Friday, September 10, 2004

"I'm going to Disneyland"

Michael Eisner has announced that he is walking away as CEO of the Walt Disney Company at the end of his current contract in September 2006.

No doubt, at the home of Roy E. Disney, there was much rejoicing.

As a lifelong Disney partisan, it's hard to categorize my feelings about Eisner. On the one hand, he took a company that was teetering on the brink of collapse in the early 1980s and transformed it, Sorcerer-like, into the entertainment industry's 800-pound gorilla. Under Eisner's reign, Disney reenergized its foundering feature animation department, expanded its theme parks and other live entertainment offerings, built a wildly successful partnership with Steve Jobs's upstart computer animation company Pixar, and gained a central position in the television field with the acquisition of Capital Cities, which included the ABC/ESPN family of networks and cable channels.

The flip side of the coin, however, reflects the fact that after the renaissance, Eisner and the beancounters drove Disney feature animation into the ground, to the degree that it now no longer exists, for all intents and purposes. The people he put in charge of the theme parks cut corners to the point that entertainment venues that had once been without peer are now scorned by a fair portion of their fanbase for resorting to the cheap and slapdash far too often. ABC has fallen from the first-place broadcast network to the fourth. The future of the Pixar partnership stands very much in doubt. Disney's foray into sports franchise ownership with baseball's Anaheim Angels and the NHL's Mighty Ducks has been an unmitigated disaster — the Angels have already been sold off, and Disney would gladly divest itself of the Ducks if a buyer could be found.

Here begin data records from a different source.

===== config.mk =====
export PLATFORM = sky130hd
export DESIGN_NAME = bist_instr_loader
export DESIGN_NICKNAME = d
export VERILOG_FILES = /design/src/rtl/bist_instr_loader.sv
export SDC_FILE = /design/constraint.sdc
export NUM_CORES = 1
export LEC_CHECK = 0
export ABC_CLOCK_PERIOD_IN_PS = 4700
export CORE_UTILIZATION = 55
export DETAILED_ROUTE_END_ITERATION = 7
export GPL_ROUTABILITY_DRIVEN = 0
export PLACE_DENSITY = 0.8
export RECOVER_POWER = 50
export SLEW_MARGIN = 20
export SYNTH_ARGS = -nofsm -noshare
export SYNTH_HDL_FRONTEND = slang
export SYNTH_SLANG_ARGS = --single-unit

===== constraint.sdc =====
create_clock -name clk -period 4.7 [get_ports clk]
set_clock_uncertainty 0.15 [all_clocks]
set_input_delay 1.41 -clock clk [delete_from_list [all_inputs] [get_ports clk]]
set_output_delay 1.41 -clock clk [all_outputs]
set_load 0.02 [all_outputs]

===== src/rtl/bist_instr_loader.sv =====
module bist_instr_loader #(
  parameter int IW     = 16,
  parameter int GW     = 8,
  parameter int MODE_W = 2,
  parameter int ALGO_W = 4
) (
  input  logic                     clk,
  input  logic                     rst_n,
  input  logic                     test_en,
  input  logic                     engine_rst,
  input  logic                     shift_en,
  input  logic                     dshift_en,
  input  logic                     sdata,
  output logic [MODE_W-1:0]        mode,
  output logic [ALGO_W-1:0]        algo,
  output logic [IW-MODE_W-ALGO_W-1:0] mask,
  output logic [GW-1:0]            gonogo,
  output logic                     load_done,
  output logic                     load_err
);
  localparam int CW = $clog2(IW + 2);
  localparam logic [CW-1:0] FULL = CW'(IW);
  localparam logic [CW-1:0] SAT  = CW'(IW + 1);

  logic          sh_d, dsh_d, active;
  logic [CW-1:0] cnt;
  logic [IW-1:0] ishift, ireg;
  logic [GW-1:0] gshift, greg;

  wire permit  = test_en & engine_rst;
  wire capture = sh_d & permit;
  wire finish  = ~sh_d & active;

  assign mode   = ireg[MODE_W-1:0];
  assign algo   = ireg[MODE_W+ALGO_W-1:MODE_W];
  assign mask   = ireg[IW-1:MODE_W+ALGO_W];
  assign gonogo = greg;

  always_ff @(posedge clk or negedge rst_n) begin
    if (!rst_n) begin
      sh_d <= 1'b0; dsh_d <= 1'b0; active <= 1'b0; cnt <= '0;
      ishift <= '0; ireg <= '0; gshift <= '0; greg <= '0;
      load_done <= 1'b0; load_err <= 1'b0;
    end else if (!test_en) begin
      sh_d <= 1'b0; dsh_d <= 1'b0; active <= 1'b0; cnt <= '0;
      ishift <= '0; ireg <= '0; gshift <= '0; greg <= '0;
      load_done <= 1'b0; load_err <= 1'b0;
    end else begin
      sh_d      <= shift_en;
      dsh_d     <= dshift_en;
      load_done <= 1'b0;
      if (capture) begin
        active <= 1'b1;
        if (dsh_d) begin
          gshift <= {sdata, gshift[GW-1:1]};
        end else begin
          ishift <= {sdata, ishift[IW-1:1]};
          if (cnt != SAT) cnt <= cnt + 1'b1;
        end
      end else if (finish) begin
        active <= 1'b0;
        cnt    <= '0;
        ishift <= '0;
        gshift <= '0;
        if (cnt == FULL) begin
          ireg      <= ishift;
          greg      <= gshift;
          load_done <= 1'b1;
          load_err  <= 1'b0;
        end else begin
          load_err  <= 1'b1;
        end
      end
    end
  end
endmodule



=== After elaboration in Yosys (flattened, before gate mapping) ===
Cells that the tools add are included.

* Logic and storage cells: 63
* Register bits: 58

* Add/subtract/negate cells: 1
* Bitwise gates (word level): 4
* Reduce and logical (&&, ||, !) cells: 5
* Mux-type cells: 34
* Eq/ne operators: 9

{| class="wikitable"
|+ Operator list
! kind !! count
|-
| $mux 16 || 8
|-
| $mux 8 || 8
|-
| $mux 5 || 5
|-
| $mux 1 || 13
|-
| $ne 3x3->1 const B || 2
|-
| $reduce_and 2->1 || 3
|-
| $reduce_and 3->1 || 2
|-
| $add 5x1->5 const B || 1
|-
| $eq 5x5->1 const B || 1
|-
| $ne 5x5->1 const B || 1
|-
| $ne 2x1->1 const B || 2
|-
| $and 1x1->1 || 3
|-
| $ne 3x1->1 const B || 1
|-
| $ne 3x2->1 const B || 1
|-
| $ne 2x2->1 const B || 1
|-
| $not 1->1 || 1
|}

=== Longest topological paths before layout ===
Gate-level depths: netlist of the first run.

* Word-level depth: 5
* Mapped depth: 8
* Depth with buffers taken out: 6

=== Worst setup path before layout of the first run ===
No wires, ideal clock.

* Path type: in2reg
* Start: input engine_rst
* End: register ishift[0]
* Slack: 2.229 ns
* Stages on the path: 4
* Buffers on the path: 1
* Arrival: 2.256 ns
* Data required time: 4.485 ns
* Cell sequence: nand3_1 -> nor2_1 -> buf_2 -> a22o_1

* Word-level cells in the longest chain between the ends: 4
* Elaborated cells on any way between the ends: 7
* Those cells by class: eq/ne: 2; mux: 2; bitwise: 2; reduce/logical: 1

{| class="wikitable"
|+ RTL lines
! item !! RTL line !! text
|-
| start: declaration || 10 || <nowiki>input logic engine_rst,</nowiki>
|-
| $and 1x1->1 (*) || 30 || <nowiki>wire permit = test_en & engine_rst;</nowiki>
|-
| $and 1x1->1 (*) || 31 || <nowiki>wire capture = sh_d & permit;</nowiki>
|-
| $ne 3x3->1 (no line), or another cell as far along || -- ||
|-
| $reduce_and 2->1 (no line) or $mux 16 (tied branches) || -- ||
|-
| end signal: assignment || 57 || <nowiki>ishift <= {sdata, ishift[IW-1:1]};</nowiki>
|-
| end: declaration || 27 || <nowiki>logic [IW-1:0] ishift, ireg;</nowiki>
|}

Mark *: on every way between the ends. The rest lies on a longest branch, timed or not.
A chain may end at the register's enable or synchronous reset.

==> results.yml, run 1 <==
worst_setup_path:
  worstPathRequired_ns: 4.47
  startpoint_type: "input pin"
  slowest_stage: "clkbuf_1"
  crit_type: "in -> async"
  slowest_delay_ns: 1.70
  crit_path_cell_trace: "clkbuf_1"
  cp_num_buf_inv: 1
  critPathTopFamily: "buffers and inverters"
  endpoint_kind: "async pin"
  critPathMaxFanout: 47
  arrival_ns: 3.14
routing:
  drc: 0
  vias: 1588
  m1WireLength_um: 2100
  postRouteAntennaNets: 0
  drtIter0Drc: 123
  viasPerCell: 5.38
  drtPass1Iterations: 4
  wl_met3_um: 189
  totalWireLength_um: 4290
  top_layer: "met4"
  wl_per_cell_um: 14.5
  wl_met2_um: 1960
clock_tree:
  clk_pin_slew_ns: 0.06
  tritoncts: "done"
  cts_hold_buf: 0
  clk_path_buf_depth: 2
  numCtsBuffers: 9
  cts-root-buf: "clkbuf_8"
  htreeDepth: 3
  clock_latency_ns: 0.33
  cts_sinks: 58
  post_cts_buffers: 0
  ctsResizeCount: 0
yosys:
  netlist_instances: 204
  synth-compound-area-share_pct: 20.0
  synthTopCellsByCount: "dfrtp_1 (58), nand2_1 (51), a22o_1 (25)"
  ys.flop_type: "dfrtp_1"
  yosysWarnings: 0
  synthDistinctLibCells: 28
  muxShareOfSynthArea_pct: 0.472
  synth_nets: 214
  synth_enable_flop_cells: 0
  synth_area_leaders: "dfrtp_1 (61%), a22o_1 (9.2%), nand2_1 (8.0%), a21boi_0 (3.8%), a21boi_1 (3.8%)"
  yosysTopAreaCell: "dfrtp_1"
  yosysMostFrequentCell: "dfrtp_1"
  synth_fa_ha_area_share_pct: 1.57
  netlist_area_um2: 2390
  seq_area_frac_synth_pct: 60.8
  async_reset_ff_share_pct: 100
  yosysTopAreaCellShare_pct: 60.8
  syn_avg_cell_area_um2: 11.7
  synthSimpleGateAreaFrac_pct: 13.6
  ys_ff_latch: 58
  synth_top_family_by_area: "compound AO/OA/AOI/OAI gates"
  synth-xor-area-share_pct: 0
timing:
  rsz0062_at_grt: "no"
  slew_headroom_pct: -62.7
  finalCritPeriodShare_pct: 71.6
  clock.fmax_mhz: 297
  finalCriticalPeriod_ns: 3.37
  slew_viol_final: 48
  worst_slack_ns: 1.33
  worst_pin_slew_ns: 2.44
  tns_ns: 0
  setup_violations: 0
  hold_violations: 0
die:
  initial_core_util_pct: 58.4
  rows: 23
  core_area_um2: 4090
  dieWidth_um: 67.9
  fp.dieArea_um2: 4610
  ios: 33
  die_h_um: 67.9
grt:
  grt_use_total_pct: 22.9
  grt_max_degree: 48
  grt_pass1_wl_um: 7450
  grt-ovfl-total: 0
  antenna_found_initial: 0
  grt_pass1_vias: 1578
power:
  p_sw_share_pct: 21.0
  pwr_density_cell_nw_per_um2: 341
  clock_power_share_pct: 45.9
  seq_power_share_pct: 50.5
  switching_power_mw: 0.209
  pwr-share-comb_pct: 3.6
  intPower_mw: 0.788
  leakagePower_nw: 1.30
  ir_worst_vdd_mv: 0.254
flow_run:
  maxCapViolCount: 1
placement:
  port_buffers: 32
  dp_slack_ns: 1.33
  hpwl_um: 2680
finish:
  drive_gt1_share_pct: 8.98
  insertedDiodeCount: 0
  nets: 250
  syn_to_final_growth_pct: 22.4
status:
  outcome: "finished, violations left"
  violations: "capacitance limit, slew limit"
min_path:
  hold_class: "reg -> reg"
==> registers in the layout, indices dropped and copies added, names as in the netlist <==
signal     cells
cnt            5
load_err       1
load_done      1
sh_d           1
ishift        16
gshift         8
gonogo         8
active         1
dsh_d          1
ireg          16
==> final timing paths <==
kind	depth (start not counted)	start	endpoint	slack, ns
setup / recovery	1	rst_n	cnt[3]	1.33
hold / removal	1	ishift[0]	ishift[0]	0.36
setup reg to reg	7	cnt[0]	gonogo[5]	2.71
hold reg to reg	1	ishift[0]	ishift[0]	0.36
max in group clk	5	test_en	cnt[3]	1.61
min in group asynchronous	1	rst_n	gonogo[3]	1.67
==> through the flow <==
| stage | instance area, µm² | power, mW | std cells | util, % | hold slack [ns] |
|---|---|---|---|---|---|
| final | 2920 | 0.997 | 295 | 71.5 | 0.361 |
| after CTS | 2920 | 1.00 | 295 | 71.5 | 0.371 |
| after global routing | 2920 | 1.03 | 295 | 71.5 | 0.382 |
| after global placement | 2710 | 0.549 | 278 | 66.4 | 0.341 |
| after floorplan | 2390 | 0.530 | 204 | - | 0.312 |
| after detailed placement | 2730 | 0.550 | 279 | 66.7 | 0.356 |
==> power by group through the flow <==
stage,Sequential [mW],Clock (mW),Combinational [mW]
floorplan,0.513,0,0.0166
global placement,0.513,0,0.0359
detailed placement,0.513,0,0.0367
CTS,0.504,0.464,0.0367
global route,0.504,0.489,0.0405
finish,0.504,0.458,0.0356
==> layout by cell type (no fill, tap or decap), drive strengths merged, types with 2 or more instances in the layout <==
cell type / count
nor2: 3
o41ai: 2
and2: 3
o21ai: 4
nand3: 3
ha: 3
nand2: 51
inv: 3
clkbuf: 15
a21boi: 24
a22o: 25
nor2b: 2
dfrtp: 58
o211a: 3
buf: 4
clkdlybuf4s50: 30
==> per-layer routing <==
metal / GRT usage [%] / vias up
met5: 0 / -
met4: 9.38 / 0
met3: 8.50 / 5
li1: - / 786
met1: 30.6 / 755
met2: 33.5 / 42
==> area by class of cell <==
type                    count  area, µm²
repair buffers             36        348
flip-flops and latches     58       1450
multi-input cells         132        851
clock buffers              14        163
well taps                  50       62.6
fillers                   315       1160
inverters                   3       11.3
clock inverters             2       35.0
==> kinds of logic after synthesis <==
kind of cell / count (synthesis)
simple gates: 69
fa+ha+maj: 3
compound gates: 59
mux: 1
buf+inv: 14
flops: 58
No activity file was read; power rests on OpenSTA's default activity.
==> inputs of run 2 (changes only) <==
- ABC_CLOCK_PERIOD_IN_PS: 4700 -> 2700
- CORE_UTILIZATION: 55 -> 48
- PLACE_DENSITY: 0.8 -> 0.74
- clock period: 4.7 -> 2.7 ns (I/O delays scaled with it)
==> results.yml, run 2 (synthesized netlist as in run 1, its figures left out) <==
status:
  outcome: "finished, final reports clean"
grt:
  grt_max_degree: 59
  grt-ovfl-total: 0
  grt_pass1_vias: 1522
  grt_use_total_pct: 19.2
  antenna_found_initial: 0
  grt_pass1_wl_um: 7310
routing:
  vias: 1621
  drtPass1Iterations: 4
  drc: 0
  wl_met3_um: 148
  m1WireLength_um: 2140
  drtIter0Drc: 70
  wl_met2_um: 1890
  postRouteAntennaNets: 0
  top_layer: "met4"
  viasPerCell: 5.18
  wl_per_cell_um: 13.7
  totalWireLength_um: 4280
die:
  fp.dieArea_um2: 5260
  die_h_um: 72.5
  initial_core_util_pct: 50.2
  ios: 33
  dieWidth_um: 72.5
  core_area_um2: 4750
  rows: 25
finish:
  register_area_um2: 1450
  final_cell_mix: "dfrtp_1 (58), nand2_1 (51), clkdlybuf4s50_1 (30)"
  layout_commonest_cell: "dfrtp_1"
  multi_input_area_um2: 838
  syn_to_final_growth_pct: 22.4
  fill_cells: 416
  nets: 252
  drive_gt1_share_pct: 9.35
  insertedDiodeCount: 0
  top_regs: "ireg: 16 flops, ishift: 16 flops"
timing:
  slew_viol_final: 0
  hold_violations: 0
  finalCritPeriodShare_pct: 83.4
  worst_pin_slew_ns: 1.38
  rsz0062_at_grt: "no"
  tns_ns: 0
  slew_headroom_pct: 7.78
  worst_slack_ns: 0.447
  clock.fmax_mhz: 444
  finalCriticalPeriod_ns: 2.25
  setup_violations: 0
clock_tree:
  clk_pin_slew_ns: 0.06
  clock_latency_ns: 0.33
  ctsResizeCount: 0
  numCtsBuffers: 9
  cts-root-buf: "clkbuf_8"
  post_cts_buffers: 0
  cts_hold_buf: 0
  clk_path_buf_depth: 2
  htreeDepth: 3
  tritoncts: "done"
  cts_sinks: 58
worst_setup_path:
  startpoint_type: "flop"
  crit_cells: 1
  r2r_slack_ns: 0.59
  critPathMaxFanout: 2
  cp-endpoint: "mask[8]"
  startpoint: "ireg[14]"
  arrival_ns: 1.29
  crit_path_cell_trace: "clkdlybuf4s50_1"
  slowest_delay_ns: 0.61
  crit_type: "reg -> out"
  r2r_end: "ireg[14]"
  critPathTopFamily: "buffers and inverters"
  worstPathRequired_ns: 1.74
  regToRegStartpoint: "cnt[1]"
  r2r_cells: 7
  slowest_stage: "clkdlybuf4s50_1"
  cp_num_buf_inv: 1
  endpoint_kind: "output port"
placement:
  dp_slack_ns: 0.196
  hpwl_um: 2670
  port_buffers: 32
flow_run:
  maxCapViolCount: 0
power:
  leakagePower_nw: 1.30
  ir_worst_vdd_mv: 0.267
  pwr_density_cell_nw_per_um2: 560
min_path:
  hold_class: "reg -> reg"
run 2: area by class of cell:
class	instances	share of cell area (%)
sequential	58	49.7
multi-input combinational	132	28.7
timing repair buffer	38	12.5
clock buffer	13	5.44
tap	67	2.87
clock inverter	2	0.428
inverter	3	0.385
run 2: worst min-delay path by stage:
stage,start,endpoint,slack (ns),cells after the start
floorplan,cnt[4],cnt[4],0.31,1
global placement,ishift[0],ishift[0],0.34,1
detailed placement,gshift[0],gshift[0],0.35,1
CTS,rst_n,ireg[3],0.32,2
global route,ishift[15],ishift[14],0.40,1
finish,ishift[0],ishift[0],0.36,1
run 2: routing by layer:
| layer | vias up | global-route usage [%] |
|---|---|---|
| met3 | 10 | 4.58 |
| met1 | 782 | 26.6 |
| met4 | 0 | 12.6 |
| met5 | - | 0 |
| li1 | 794 | - |
| met2 | 35 | 26.8 |
run 2: metrics by stage:
stage	hold WS [ns]	instances	total power [mW]	cell area, µm²	util [%]
floorplan	0.312	204	0.922	2390	-
global placement	0.341	298	0.962	2780	58.5
detailed placement	0.345	298	0.963	2780	58.5
CTS	0.324	313	1.67	2950	62.1
global route	0.397	313	1.71	2920	61.5
finish	0.360	313	1.64	2920	61.5
run 2: report_power, final:
part | internal [mW] | switching (mW)
clock | 0.377 | 0.317
sequential | 0.873 | 0.00428
combinational | 0.0234 | 0.0411
==> inputs of run 3 (changes only) <==
- ABC_CLOCK_PERIOD_IN_PS: 2700 -> 2050
- clock period: 2.7 -> 2.05 ns (I/O delays scaled with it)
==> results.yml, run 3 (synthesized netlist as in run 1, its figures left out) <==
status:
  outcome: "finished, final reports clean"
routing:
  viasPerCell: 5.29
  postRouteAntennaNets: 0
  drc: 0
  drtIter0Drc: 134
  wl_per_cell_um: 13.6
  drtPass1Iterations: 4
  totalWireLength_um: 4340
  vias: 1688
timing:
  rsz0062_at_grt: "no"
  worst_pin_slew_ns: 1.35
  clock.fmax_mhz: 531
  tns_ns: 0
  slew_viol_final: 0
  holdWs_ns: 0.363
  finalCriticalPeriod_ns: 1.88
  setup_violations: 0
  slew_headroom_pct: 10.0
  finalCritPeriodShare_pct: 91.8
  hold_violations: 0
clock_tree:
  clk_pin_slew_ns: 0.06
  tritoncts: "done"
  numCtsBuffers: 9
  cts-root-buf: "clkbuf_8"
  cts_sinks: 58
  post_cts_buffers: 0
  clk_path_buf_depth: 2
  clock_latency_ns: 0.32
  cts_hold_buf: 0
  htreeDepth: 3
  ctsResizeCount: 4
grt:
  grt_use_total_pct: 19.4
  busiest_layer: "met2"
  grt_max_degree: 59
  use_met1_pct: 25.6
  met2_usage_pct: 29.3
  grt-ovfl-total: 0
  grt_pass1_wl_um: 7600
  antenna_found_initial: 0
  grt_pass1_vias: 1648
  met3_usage_pct: 4.86
min_path:
  hold_class: "reg -> reg"
  hold_depth: 2
worst_setup_path:
  critPathTopFamily: "buffers and inverters"
  slowest_stage: "clkdlybuf4s50_1"
  startpoint_type: "input pin"
  slowest_delay_ns: 0.48
  worstPathRequired_ns: 2.11
  crit_type: "in -> reg"
  cp_num_buf_inv: 2
  r2r_cells: 6
  critPathMaxFanout: 21
  arrival_ns: 1.94
  crit_path_cell_trace: "clkdlybuf4s50_1 -> nand2_1 -> o211a_1 -> buf_4 -> o41ai_1"
  crit_cells: 5
  endpoint_kind: "flop"
finish:
  insertedDiodeCount: 0
  syn_to_final_growth_pct: 24.2
  layout_commonest_cell: "dfrtp_1"
  postLayoutCoreUtil_pct: 62.3
  top_regs: "ireg: 16 flops, ishift: 16 flops"
  final_cell_mix: "dfrtp_1 (58), nand2_1 (51), a22o_1 (25)"
  drive_gt1_share_pct: 12.3
  nets: 257
die:
  core_area_um2: 4750
  initial_core_util_pct: 50.2
  fp.dieArea_um2: 5260
  rows: 25
  ios: 33
  die_h_um: 72.5
  dieWidth_um: 72.5
power:
  ir_worst_vdd_mv: 0.554
  leakagePower_nw: 1.59
  pwr_density_cell_nw_per_um2: 772
placement:
  hpwl_um: 2690
  port_buffers: 32
flow_run:
  maxCapViolCount: 0
==> run 3: layer usage <==
| metal | part of all wire [%] | vias up |
|---|---|---|
| met4 | 1.9 | 0 |
| met1 | 47 | 841 |
| met5 | 0 | - |
| met2 | 48 | 36 |
| met3 | 3.2 | 7 |
| li1 | - | 804 |
==> run 3: metrics by stage <==
| stage | cells | setup slack (ns) | power (mW) | area (µm²) |
|---|---|---|---|---|
| 2_1_floorplan | 204 | 0.277 | 1.21 | 2390 |
| 3_3_place_gp | 303 | -0.124 | 1.27 | 2810 |
| 3_5_place_dp | 303 | -0.142 | 1.27 | 2810 |
| 4_1_cts | 319 | 0.0000612 | 2.31 | 3000 |
| 5_1_grt | 319 | 0.0659 | 2.37 | 2960 |
| 6_report | 319 | 0.168 | 2.29 | 2960 |
==> run 3: final cells by class <==
cell class | instances | area, µm²
repair buffers | 43 | 364
fillers | 411 | 1790
inverters | 3 | 11.3
clock inverters | 2 | 35.0
multi-input cells | 132 | 856
clock buffers | 14 | 163
well taps | 67 | 83.8
flip-flops and latches | 58 | 1450
==> run 3: worst min-delay path, delay by kind of cell, from the launching register on <==
| family | cells | cell delay (ns) |
|---|---|---|
| AOI/OAI and AO/OA | 1 | 0.05 |
| and+or+nand+nor | 1 | 0.05 |
| DFF | 1 | 0.37 |
==> run 3: final timing paths <==
path / end / slack, ns / start
setup / recovery: cnt[3] / 0.17 / engine_rst
hold / removal: ireg[2] / 0.36 / ireg[2]
setup reg to reg: ireg[13] / 0.22 / cnt[0]
hold reg to reg: ireg[2] / 0.36 / ireg[2]
max in group asynchronous: active / 0.41 / rst_n
min in group asynchronous: ireg[3] / 0.53 / rst_n
==> run 3: power breakdown <==
part / switching [mW] / internal, mW
clock network: 0.414 / 0.628
logic: 0.0546 / 0.0347
registers: 0.00582 / 1.15
total: 0.474 / 1.81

I believe Eisner has always been well-intentioned, and that everything he's done has been with the good of Disney at heart. I just think he got himself and the company overextended, and that finally it became impossible to keep all the plates spinning. Going back to Walt's conservatism — which is what I believe Roy E. would do if he were in command — isn't the answer; what worked in the 1950s and '60s isn't going to fly in the 21st century. But the next generation of Disney leadership, whoever they may be, would do well to consider what the company's core competencies are (listen to me, sounding like a management consultant when I can barely balance a checkbook) and focus on those. From my perspective, that would mean concentrating on the television, film, and theme park aspects of their business, and ditching everything else. I'd also ensure that a freer hand went to the creative people in each of those areas, and less control to the number-crunchers. "Let Disney be Disney" should be the mantra for a successful future.

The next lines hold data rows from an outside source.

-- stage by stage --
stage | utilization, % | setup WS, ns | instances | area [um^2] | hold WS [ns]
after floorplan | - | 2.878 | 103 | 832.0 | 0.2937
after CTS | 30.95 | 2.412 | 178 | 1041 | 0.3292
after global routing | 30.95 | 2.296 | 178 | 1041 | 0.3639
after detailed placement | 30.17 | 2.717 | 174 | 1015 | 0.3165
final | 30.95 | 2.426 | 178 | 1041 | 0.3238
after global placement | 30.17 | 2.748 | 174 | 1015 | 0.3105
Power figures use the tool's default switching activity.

And I hope Michael Eisner takes the time to really enjoy the fruits of his retirement. The past few years have been strife-ridden and rocky, but he deserves credit for saving Disney from its death throes and elevating it to one of the world's premier companies. Eisner should be proud of those accomplishments. I hope he really does go to Disneyland, not as the boss, but as a fan once again...and enjoys the rides.